Saved data entries
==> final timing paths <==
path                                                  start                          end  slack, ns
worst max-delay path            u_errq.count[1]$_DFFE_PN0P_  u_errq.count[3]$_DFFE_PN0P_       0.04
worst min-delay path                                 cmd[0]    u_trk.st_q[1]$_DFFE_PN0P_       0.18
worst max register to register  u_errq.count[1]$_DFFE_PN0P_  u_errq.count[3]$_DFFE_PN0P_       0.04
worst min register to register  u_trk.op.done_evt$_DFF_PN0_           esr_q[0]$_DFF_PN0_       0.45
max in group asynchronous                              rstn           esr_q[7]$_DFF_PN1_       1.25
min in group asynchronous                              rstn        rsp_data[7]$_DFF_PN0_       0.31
===== src/include/flash_seq_pkg.sv =====
// Constants, register map and timing counts of the flash operation sequencer.
// Assumes a single 40 MHz system clock; all counts derive from its period.
package flash_seq_pkg;

    // System clock period
    localparam int CLK_PERIOD_NS = 25;

    // Timer width, covers the longest count below
    localparam int TMR_W = 12;

    // Documented times, in ns
    localparam int T_PSUS_TYP_NS = 9400;
    localparam int T_ESUS_TYP_NS = 16000;
    localparam int T_DONES_TYP_NS = 16000;
    localparam int T_DRCV_MIN_NS = 16000;
    localparam int T_AISTOP_MAX_NS = 80;
    localparam int T_MRSTOP_MIN_NS = 10360;

    // Added system clock periods
    localparam int PLUS_FOUR = 4;
    localparam int PLUS_SEVEN = 7;
    localparam int PLUS_FIFTEEN = 15;

    function automatic int cyc_up(input int ns);
        int c;
        c = (ns + CLK_PERIOD_NS - 1) / CLK_PERIOD_NS;
        return (c < 1) ? 1 : c;
    endfunction

    function automatic int cyc_dn(input int ns);
        int c;
        c = ns / CLK_PERIOD_NS;
        return (c < 1) ? 1 : c;
    endfunction

    localparam logic [TMR_W-1:0] PSUS_CYC = TMR_W'(cyc_up(T_PSUS_TYP_NS) + PLUS_FOUR);
    localparam logic [TMR_W-1:0] ESUS_CYC = TMR_W'(cyc_up(T_ESUS_TYP_NS) + PLUS_FOUR);
    localparam logic [TMR_W-1:0] ABORT_CYC = TMR_W'(cyc_up(T_DONES_TYP_NS) + PLUS_FOUR);
    localparam logic [TMR_W-1:0] RECOVER_CYC = TMR_W'(cyc_up(T_DRCV_MIN_NS) + PLUS_SEVEN);
    localparam logic [TMR_W-1:0] AI_STOP_CYC = TMR_W'(cyc_dn(T_AISTOP_MAX_NS) + PLUS_FIFTEEN);
    localparam logic [TMR_W-1:0] MR_STOP_CYC = TMR_W'(cyc_up(T_MRSTOP_MIN_NS) + PLUS_FOUR);

    // APB register byte offsets
    localparam int APB_AW = 8;
    localparam logic [APB_AW-1:0] OFF_CTRL = 8'h00;
    localparam logic [APB_AW-1:0] OFF_STATUS = 8'h04;
    localparam logic [APB_AW-1:0] OFF_CHECK = 8'h08;
    localparam logic [APB_AW-1:0] OFF_READCFG = 8'h0C;
    localparam logic [APB_AW-1:0] OFF_IRQ_STS = 8'h10;
    localparam logic [APB_AW-1:0] OFF_IRQ_MSK = 8'h14;

    // Operation control fields
    localparam int CTRL_W = 4;
    localparam int B_HVE = 0;
    localparam int B_PSUS = 1;
    localparam int B_ESUS = 2;
    localparam int B_LOWPWR = 3;

    // Integrity check control fields
    localparam int CHK_W = 4;
    localparam int B_AIE = 0;
    localparam int B_AISUS = 1;
    localparam int B_INTEGRITY_BREAKPOINT_NEGATE = 2;
    localparam int B_MARGIN = 3;

    // Status fields
    localparam int STS_W = 6;
    localparam int B_DONE = 0;
    localparam int B_AID = 1;
    localparam int B_READY = 2;
    localparam int B_OPBUSY = 3;
    localparam int B_CKBUSY = 4;
    localparam int B_INLP = 5;

    // Read configuration fields
    localparam int READ_WAIT_CYCLES_W = 3;
    localparam int B_APC = 3;

    // Interrupt events
    localparam int IRQ_W = 3;
    localparam int E_DONE = 0;
    localparam int E_AID = 1;
    localparam int E_RECOV = 2;

    typedef enum logic [6:0] {
        OP_IDLE = 7'b000_0001,
        OP_RUN = 7'b000_0010,
        OP_SUSPENDING = 7'b000_0100,
        OP_SUSPENDED = 7'b000_1000,
        OP_ABORTING = 7'b001_0000,
        OP_FINISHED = 7'b010_0000,
        OP_LOWPWR = 7'b100_0000
    } op_state_t;

    typedef enum logic [6:0] {
        CK_IDLE = 7'b000_0001,
        CK_RUN = 7'b000_0010,
        CK_SUSPENDING = 7'b000_0100,
        CK_SUSPENDED = 7'b000_1000,
        CK_ABORTING = 7'b001_0000,
        CK_BREAK = 7'b010_0000,
        CK_FINISHED = 7'b100_0000
    } ck_state_t;

endpackage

WHAT YOU WILL DO:
Only a number is wanted here: how many lines of the records above include the string "worst"?

RESULT:
4